Fred Carr

No. 53
- Position: Linebacker

Personal information
- Born: August 19, 1946 Phoenix, Arizona, U.S.
- Died: February 19, 2018 (aged 71) Phoenix, Arizona, U.S.
- Listed height: 6 ft 5 in (1.96 m)
- Listed weight: 238 lb (108 kg)

Career information
- High school: Phoenix (AZ) Union
- College: UTEP
- NFL draft: 1968: 1st round, 5th overall pick

Career history
- Green Bay Packers (1968–1977);

Awards and highlights
- Second-team All-Pro (1975); 3× Pro Bowl (1970, 1972, 1975); Green Bay Packers Hall of Fame; First-team All-American (1967); Sun Bowl MVP (1967);

Career NFL statistics
- Fumble recoveries: 15
- Interceptions: 8
- Touchdowns: 1
- Sacks: 13
- Stats at Pro Football Reference

= Fred Carr =

American football player (1946–2018)

Freddie Alton Carr (August 19, 1946 – February 19, 2018) was an American professional football player who played linebacker for the Green Bay Packers of the National Football League (NFL) from 1968 to 1977.

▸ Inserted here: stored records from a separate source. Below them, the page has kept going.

## config.mk

```make
export PLATFORM = sky130hd
export DESIGN_NAME = rpc_clock_select
export DESIGN_NICKNAME = d
export VERILOG_FILES = /design/src/hdl/rpc_pkg.sv /design/src/hdl/rpc_clock_select.sv
export SDC_FILE = /design/constraint.sdc
export NUM_CORES = 1
export LEC_CHECK = 0
export ABC_AREA = 1
export CAP_MARGIN = 20
export CELL_PAD_IN_SITES_DETAIL_PLACEMENT = 1
export CELL_PAD_IN_SITES_GLOBAL_PLACEMENT = 1
export CORE_AREA = 2 2 103 105
export DETAILED_ROUTE_END_ITERATION = 8
export DIE_AREA = 0 0 105 107
export DONT_BUFFER_PORTS = 1
export GPL_TIMING_DRIVEN = 0
export HOLD_SLACK_MARGIN = 0.02
export PLACE_DENSITY_LB_ADDON = 0.15
export SLEW_MARGIN = 20
export SYNTH_ARGS = -nofsm -noshare
export SYNTH_HDL_FRONTEND = slang
export SYNTH_SLANG_ARGS = --single-unit
```

## constraint.sdc

```tcl
create_clock -name CLK_I -period 3 [get_ports CLK_I]
set_input_delay 0 -clock CLK_I [delete_from_list [all_inputs] [get_ports CLK_I]]
set_output_delay 0 -clock CLK_I [all_outputs]
set_load 0.01 [all_outputs]
```
### config.mk
export PLATFORM = sky130hd
export DESIGN_NAME = lsadnr_luma_enh
export DESIGN_NICKNAME = d
export VERILOG_FILES = /design/src/core/lsadnr_pkg.sv /design/src/core/lsadnr_luma_enh.sv
export SDC_FILE = /design/constraint.sdc
export NUM_CORES = 1
export LEC_CHECK = 0
export BUFFER_PORTS_ARGS = -buffer_cell sky130_fd_sc_hd__buf_4
export CAP_MARGIN = 20
export CORE_MARGIN = 2
export CORE_UTILIZATION = 55
export CTS_CLUSTER_DIAMETER = 150
export DETAILED_ROUTE_END_ITERATION = 8
export GPL_ROUTABILITY_DRIVEN = 0
export PLACE_DENSITY = 0.7
export SLEW_MARGIN = 20
export SYNTH_ARGS = -nofsm -noshare
export SYNTH_HDL_FRONTEND = slang
export SYNTH_SLANG_ARGS = --single-unit
### constraint.sdc
create_clock -name sys_clk -period 13.2 [get_ports sys_clk]
set_input_delay 1.32 -clock sys_clk [delete_from_list [all_inputs] [get_ports sys_clk]]
set_output_delay 1.32 -clock sys_clk [all_outputs]
set_load 0.02 [all_outputs]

Carr attended Phoenix Union High School, where he also competed in basketball and track, representing P.U.H.S. as a discus thrower and in the shot put. He was in the top ten discus throwers in the U.S. in his senior year. He played for Phoenix College before transferring to the University of Texas at El Paso (UTEP) in 1965, where he was called "Probably the best overall linebacker in school history." Fred was inducted into the UTEP Athletics Hall of Fame, September 23, 2005, and would later also be elected to the Phoenix College (PCAA) Hall of Fame in their inaugural class of 2007.

==Green Bay Packers==
Carr was the fifth overall selection of the 1968 NFL/AFL draft, taken by the Green Bay Packers. The Packers got this draft slot in the previous year's trade with New Orleans that sent longtime fullback Jim Taylor to the Saints. Some were surprised that the Packers, who already had a strong linebacking corps led by future hall of famers Ray Nitschke and Dave Robinson, chose him. General Manager Vince Lombardi (who retired as coach immediately after the draft's conclusion), however, considered him to be the best player in the draft, and one who could play a variety of positions, including linebacker, tight end, strong safety, and defensive end.

Carr's professional career spanned ten seasons, all with the Packers. His final season was 1977; before the 1978 season, the Packers, by this time coached by Carr's former teammate, Bart Starr, waived him as the result of a deep conflict over how Carr's injured knee should be treated. He settled his dispute with the Packers in 1979 and signed with the San Diego Chargers as a free agent, but never played for them.

Carr recorded his lone NFL touchdown on November 7, 1976, intercepting a Bobby Douglass pass in the third quarter and returning it 10 yards for a key score in the Packers' 32-27 victory vs. the New Orleans Saints at Milwaukee.

==Post-NFL life==
Carr had six children, and his nephew Terry Fair played in the NFL. Carr was named to the Green Bay Packers Hall of Fame in 1983.
Carr died on February 19, 2018, after suffering from dementia and prostate cancer, at the age of 71.

Carr was the second inductee into the Green Bay Packers Hall of Fame from UTEP, following Jesse Whittenton, a defensive back on the Packers' 1961 and 1962 championship teams.